Die Ditib mit Sitz in Köln ist der Dachverband und in Deutschland werden rund 900 Moschee-Gemeinden betreut. Die Ditib hat klar umrissene Aufgaben, die kann jeder im Netz nachlesen. Sie ist beim Einsatz der Imame gebunden an die Weisungen der staatlichen Behörde Diyanet İşleri Başkanlığı (deutsch: Präsidium für Religionsangelegenheiten) und diese Behörde ist direkt dem Ministerpräsidenten unterstellt. In dieser Behörde werden die Imame ausgebildet, aber auch die Predigten für die Freitagsgebete vorgeschrieben und entsprechend in die Gemeinden geschickt. Die entsendeten Imame werden von der staatlichen Behörde bezahlt. Die Ditib-Gemeinden vor Ort bekommen die Imame zugewiesen, sie müssen den Wohnraum stellen.

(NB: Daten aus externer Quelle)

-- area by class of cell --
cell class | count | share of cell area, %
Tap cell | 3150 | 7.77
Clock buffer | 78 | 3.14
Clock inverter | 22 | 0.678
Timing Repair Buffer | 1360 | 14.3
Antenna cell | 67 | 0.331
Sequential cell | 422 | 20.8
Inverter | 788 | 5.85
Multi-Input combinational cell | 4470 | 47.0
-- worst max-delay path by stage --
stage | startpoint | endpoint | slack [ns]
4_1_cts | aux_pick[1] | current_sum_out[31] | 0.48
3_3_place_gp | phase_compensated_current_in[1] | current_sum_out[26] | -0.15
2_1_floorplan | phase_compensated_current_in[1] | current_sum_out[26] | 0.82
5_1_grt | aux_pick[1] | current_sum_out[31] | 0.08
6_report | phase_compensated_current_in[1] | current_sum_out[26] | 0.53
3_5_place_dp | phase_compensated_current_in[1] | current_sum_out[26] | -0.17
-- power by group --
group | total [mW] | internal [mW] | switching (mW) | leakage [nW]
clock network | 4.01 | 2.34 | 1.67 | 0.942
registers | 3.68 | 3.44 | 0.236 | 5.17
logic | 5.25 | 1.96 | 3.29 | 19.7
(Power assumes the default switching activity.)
## config.mk

```make
export PLATFORM = sky130hd
export DESIGN_NAME = lpmc_ctrl
export DESIGN_NICKNAME = d
export VERILOG_FILES = /design/src/design/lpmc_pkg.sv /design/src/design/lpmc_ctrl.sv
export VERILOG_INCLUDE_DIRS = /design/src /design/src/design
export SDC_FILE = /design/constraint.sdc
export NUM_CORES = 1
export LEC_CHECK = 0
export BUFFER_PORTS_ARGS = -buffer_cell sky130_fd_sc_hd__buf_2
export CAP_MARGIN = 20
export CORE_AREA = 2 2 86 88
export DETAILED_ROUTE_END_ITERATION = 8
export DIE_AREA = 0 0 88 90
export PLACE_DENSITY = 0.7
export SLEW_MARGIN = 30
export SYNTH_ARGS = -nofsm -noshare
export SYNTH_HDL_FRONTEND = slang
export SYNTH_SLANG_ARGS = --single-unit
```

## constraint.sdc

```tcl
create_clock -name ref_clk -period 1.9 [get_ports ref_clk]
set_input_delay 0.095 -clock ref_clk [delete_from_list [all_inputs] [get_ports ref_clk]]
set_output_delay 0.095 -clock ref_clk [all_outputs]
set_load 0.1 [all_outputs]
```

## src/design/lpmc_regs.svh

```systemverilog
// Purpose: register map and mode encodings of the low power mode controller
// Assumes: plain register port, 32-bit words, byte offsets
// Notes: field positions and codes named here, types in lpmc_pkg
`ifndef LPMC_REGS_SVH
`define LPMC_REGS_SVH
`define LPMC_ADDR_W        4
`define LPMC_OFF_MODE_SEL  4'h0
`define LPMC_OFF_CTRL      4'h4
`define LPMC_OFF_PERI_KEEP 4'h8
`define LPMC_OFF_WAKE_EN   4'hC
`define LPMC_MODE_W        4
`define LPMC_PERI_W        8
`define LPMC_CTRL_SUBOFF   0
`define LPMC_CTRL_SUBRUN   1
`define LPMC_CTRL_LVSUB    2
`define LPMC_CTRL_W        3
`define LPMC_RST_CTRL      3'h0
`define LPMC_RST_MODE      4'h0
`define LPMC_RST_PERI      8'h00
`define LPMC_RST_WAKE      8'h00
`define LPMC_SEL_HALT      4'h1
`define LPMC_SEL_STANDBY_FLASH_ON     4'h2
`define LPMC_SEL_STANDBY_FLASH_OFF     4'h3
`define LPMC_SEL_STOP      4'h4
`define LPMC_SEL_LVSTOP    4'h5
`define LPMC_SEL_SUBIDLE   4'h6
`define LPMC_SEL_LVSUBIDLE 4'h7
`define LPMC_SEL_RTCBK     4'h8
`define LPMC_TIMER_WAKE    0
`endif

```

## src/design/lpmc_pkg.sv

```systemverilog
// Purpose: types of the low power mode controller
// Assumes: included after lpmc_regs.svh
// Notes: state codes are the registered mode state
package lpmc_pkg;
	typedef enum logic [3:0] {
		LPMC_RUN       = 4'b0000,
		LPMC_HALT      = 4'b0001,
		LPMC_STANDBY_FLASH_ON     = 4'b0010,
		LPMC_STANDBY_FLASH_OFF     = 4'b0011,
		LPMC_STOP      = 4'b0100,
		LPMC_LVSTOP    = 4'b0101,
		LPMC_SUBIDLE   = 4'b0110,
		LPMC_LVSUBIDLE = 4'b0111,
		LPMC_RTCBK     = 4'b1000,
		LPMC_SUBRUN    = 4'b1001,
		LPMC_LVSUBRUN  = 4'b1010
	} lpmc_state_t;
endpackage : lpmc_pkg

```

## src/design/lpmc_ctrl.sv

```systemverilog
// Purpose: standby and low power mode controller, clock gates and power enables
// Assumes: standby request and wake lines are asynchronous to ref_clk
// Notes: every clock and power output is a flip-flop decoded from the next mode state
`include "lpmc_regs.svh"
`timescale 1ns/1ps
`default_nettype none
module lpmc_ctrl
	import lpmc_pkg::*;
(
	input  wire logic                    ref_clk,
	input  wire logic                    sys_rst,
	input  wire logic [`LPMC_ADDR_W-1:0] reg_addr,
	input  wire logic [31:0]             reg_wdata,
	input  wire logic                    reg_wr,
	input  wire logic                    reg_rd,
	output logic      [31:0]             reg_rdata,
	input  wire logic                    standby_req,
	input  wire logic [7:0]              wake_irq,
	output logic                         cpu_clk_en,
	output logic      [`LPMC_PERI_W-1:0] peri_clk_en,
	output logic                         main_osc_en,
	output logic                         pll_en,
	output logic                         standby_flash_on,
	output logic                         sub_osc_en,
	output logic                         sys_clk_sel_sub,
	output logic                         reg_low_voltage,
	output logic                         ram_retain,
	output logic                         rtc_clk_en,
	output logic                         rtc_backup_supply,
	output logic      [3:0]              mode_state
);
	logic [`LPMC_MODE_W-1:0] mode_sel_reg;
	logic [`LPMC_CTRL_W-1:0] ctrl_reg;
	logic [`LPMC_PERI_W-1:0] peri_keep_reg;
	logic [7:0]              wake_en_reg;
	lpmc_state_t             state_reg;
	lpmc_state_t             state_next;
	logic                    req_s1_reg;
	logic                    req_s2_reg;
	logic                    req_d_reg;
	logic [7:0]              wake_s1_reg;
	logic [7:0]              wake_s2_reg;

	// pins from other domains pass two flops before use
	always_ff @(posedge ref_clk or posedge sys_rst) begin
		if (sys_rst) begin
			req_s1_reg  <= 1'b0;
			req_s2_reg  <= 1'b0;
			req_d_reg   <= 1'b0;
			wake_s1_reg <= 8'h00;
			wake_s2_reg <= 8'h00;
		end else begin
			req_s1_reg  <= standby_req;
			req_s2_reg  <= req_s1_reg;
			req_d_reg   <= req_s2_reg;
			wake_s1_reg <= wake_irq;
			wake_s2_reg <= wake_s1_reg;
		end
	end

	wire req_rise   = req_s2_reg & ~req_d_reg;
	wire wake_any   = |(wake_s2_reg & wake_en_reg);
	wire timer_wake = wake_s2_reg[`LPMC_TIMER_WAKE];
	wire sel_wr     = reg_wr & (reg_addr == `LPMC_OFF_MODE_SEL);
	wire ctl_wr     = reg_wr & (reg_addr == `LPMC_OFF_CTRL);
	wire peri_wr    = reg_wr & (reg_addr == `LPMC_OFF_PERI_KEEP);
	wire wen_wr     = reg_wr & (reg_addr == `LPMC_OFF_WAKE_EN);
	wire in_run     = (state_reg == LPMC_RUN) | (state_reg == LPMC_SUBRUN) |
	                  (state_reg == LPMC_LVSUBRUN);
	wire lv_sub     = ctrl_reg[`LPMC_CTRL_LVSUB];
	wire sub_run    = ctrl_reg[`LPMC_CTRL_SUBRUN];
	wire sub_off    = ctrl_reg[`LPMC_CTRL_SUBOFF];
	// run state follows the software clock choice; standby returns here
	wire lpmc_state_t run_target = !sub_run ? LPMC_RUN : (lv_sub ? LPMC_LVSUBRUN : LPMC_SUBRUN);

	lpmc_state_t sel_state;
	always_comb begin
		case (mode_sel_reg)
			`LPMC_SEL_HALT:      sel_state = LPMC_HALT;
			`LPMC_SEL_STANDBY_FLASH_ON:     sel_state = LPMC_STANDBY_FLASH_ON;
			`LPMC_SEL_STANDBY_FLASH_OFF:     sel_state = LPMC_STANDBY_FLASH_OFF;
			`LPMC_SEL_STOP:      sel_state = LPMC_STOP;
			`LPMC_SEL_LVSTOP:    sel_state = LPMC_LVSTOP;
			`LPMC_SEL_SUBIDLE:   sel_state = LPMC_SUBIDLE;
			`LPMC_SEL_LVSUBIDLE: sel_state = LPMC_LVSUBIDLE;
			`LPMC_SEL_RTCBK:     sel_state = LPMC_RTCBK;
			default:             sel_state = run_target;
		endcase
	end

	always_comb begin
		state_next = state_reg;
		case (state_reg)
			LPMC_RUN, LPMC_SUBRUN, LPMC_LVSUBRUN: begin
				if (req_rise)
					state_next = sel_state;
				else
					state_next = run_target;
			end
			LPMC_HALT: begin
				if (wake_any | timer_wake)
					state_next = run_target;
			end
			LPMC_RTCBK: begin
				// only a reset leaves backup; ram content is not promised
				state_next = LPMC_RTCBK;
			end
			LPMC_STANDBY_FLASH_ON, LPMC_STANDBY_FLASH_OFF, LPMC_STOP, LPMC_LVSTOP, LPMC_SUBIDLE, LPMC_LVSUBIDLE: begin
				if (wake_any)
					state_next = run_target;
			end
			default: state_next = LPMC_RUN;
		endcase
	end

	// output decode from the next state so every output is one flop
	logic                    o_cpu;
	logic [`LPMC_PERI_W-1:0] o_peri;
	logic                    o_main;
	logic                    o_pll;
	logic                    o_flash;
	logic                    o_sub;
	logic                    o_sel_sub;
	logic                    o_lv;
	logic                    o_ram;
	logic                    o_rtc;
	logic                    o_bk;
	always_comb begin
		o_cpu     = 1'b0;
		o_peri    = {`LPMC_PERI_W{1'b0}};
		o_main    = 1'b1;
		o_pll     = 1'b1;
		o_flash   = 1'b1;
		o_sub     = 1'b1;
		o_sel_sub = 1'b0;
		o_lv      = 1'b0;
		o_ram     = 1'b1;
		o_rtc     = 1'b1;
		o_bk      = 1'b0;
		case (state_next)
			LPMC_RUN: begin
				o_cpu  = 1'b1;
				o_peri = {`LPMC_PERI_W{1'b1}};
			end
			LPMC_SUBRUN, LPMC_LVSUBRUN: begin
				o_cpu     = 1'b1;
				o_peri    = {`LPMC_PERI_W{1'b1}};
				o_sel_sub = 1'b1;
				o_lv      = (state_next == LPMC_LVSUBRUN);
			end
			LPMC_HALT: begin
				o_peri = {`LPMC_PERI_W{1'b1}};
			end
			LPMC_STANDBY_FLASH_ON: begin
				o_peri = peri_keep_reg;
			end
			LPMC_STANDBY_FLASH_OFF: begin
				o_pll   = 1'b0;
				o_flash = 1'b0;
			end
			LPMC_STOP, LPMC_LVSTOP: begin
				o_main  = 1'b0;
				o_pll   = 1'b0;
				o_flash = 1'b0;
				o_sub   = ~sub_off;
				o_rtc   = ~sub_off;
				o_ram   = 1'b1;
				o_lv    = (state_next == LPMC_LVSTOP);
			end
			LPMC_SUBIDLE: begin
				o_sel_sub = 1'b1;
			end
			LPMC_LVSUBIDLE: begin
				o_sel_sub = 1'b1;
				o_main    = 1'b0;
				o_pll     = 1'b0;
				o_flash   = 1'b0;
				o_lv      = 1'b1;
			end
			LPMC_RTCBK: begin
				o_main  = 1'b0;
				o_pll   = 1'b0;
				o_flash = 1'b0;
				o_ram   = 1'b0;
				o_bk    = 1'b1;
			end
			default: o_cpu = 1'b1;
		endcase
	end

	always_ff @(posedge ref_clk or posedge sys_rst) begin
		if (sys_rst) begin
			state_reg         <= LPMC_RUN;
			cpu_clk_en        <= 1'b1;
			peri_clk_en       <= {`LPMC_PERI_W{1'b1}};
			main_osc_en       <= 1'b1;
			pll_en            <= 1'b1;
			standby_flash_on  <= 1'b1;
			sub_osc_en        <= 1'b1;
			sys_clk_sel_sub   <= 1'b0;
			reg_low_voltage   <= 1'b0;
			ram_retain        <= 1'b1;
			rtc_clk_en        <= 1'b1;
			rtc_backup_supply <= 1'b0;
			mode_state        <= 4'h0;
		end else begin
			state_reg         <= state_next;
			cpu_clk_en        <= o_cpu;
			peri_clk_en       <= o_peri;
			main_osc_en       <= o_main;
			pll_en            <= o_pll;
			standby_flash_on  <= o_flash;
			sub_osc_en        <= o_sub;
			sys_clk_sel_sub   <= o_sel_sub;
			reg_low_voltage   <= o_lv;
			ram_retain        <= o_ram;
			rtc_clk_en        <= o_rtc;
			rtc_backup_supply <= o_bk;
			mode_state        <= state_next;
		end
	end

	always_ff @(posedge ref_clk or posedge sys_rst) begin
		if (sys_rst) begin
			mode_sel_reg  <= `LPMC_RST_MODE;
			ctrl_reg      <= `LPMC_RST_CTRL;
			peri_keep_reg <= `LPMC_RST_PERI;
			wake_en_reg   <= `LPMC_RST_WAKE;
		end else begin
			if (sel_wr)
				mode_sel_reg <= reg_wdata[`LPMC_MODE_W-1:0];
			if (ctl_wr)
				ctrl_reg <= reg_wdata[`LPMC_CTRL_W-1:0];
			if (peri_wr)
				peri_keep_reg <= reg_wdata[`LPMC_PERI_W-1:0];
			if (wen_wr)
				wake_en_reg <= reg_wdata[7:0];
		end
	end

	logic [31:0] rd_mux;
	always_comb begin
		case (reg_addr)
			`LPMC_OFF_MODE_SEL:  rd_mux = {24'h0000_00, state_reg, mode_sel_reg};
			`LPMC_OFF_CTRL:      rd_mux = {29'h0000_0000, ctrl_reg};
			`LPMC_OFF_PERI_KEEP: rd_mux = {24'h0000_00, peri_keep_reg};
			`LPMC_OFF_WAKE_EN:   rd_mux = {24'h0000_00, wake_en_reg};
			default:             rd_mux = 32'h0000_0000;
		endcase
	end

	// read data valid only in the cycle after the strobe
	always_ff @(posedge ref_clk or posedge sys_rst) begin
		if (sys_rst)
			reg_rdata <= 32'h0000_0000;
		else
			reg_rdata <= reg_rd ? rd_mux : 32'h0000_0000;
	end
endmodule : lpmc_ctrl
`default_nettype wire

```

Vier Imame waren schon im letzten Jahr ins Visier der Behörden gerückt. Sie sollen angeblich Agenten- und Spitzeltätigkeiten ausgeübt haben. Zum Ergebnis der Maßnahmen gibt es noch keine offiziellen Stellungnahmen.

Dass sich derzeit niemand in Fürthen zu diesen Vorwürfen gegen den früheren Imam äußern will, ist verständlich. Hier sitzt das Geschehene tief und man will die Ergebnisse der Ermittlungen abwarten. Aber klar ist auch: der Fürthener Verein will sich nicht unterkriegen lassen, denn für die mittlerweile vierte Generation ist das Heimat geworden. (hws).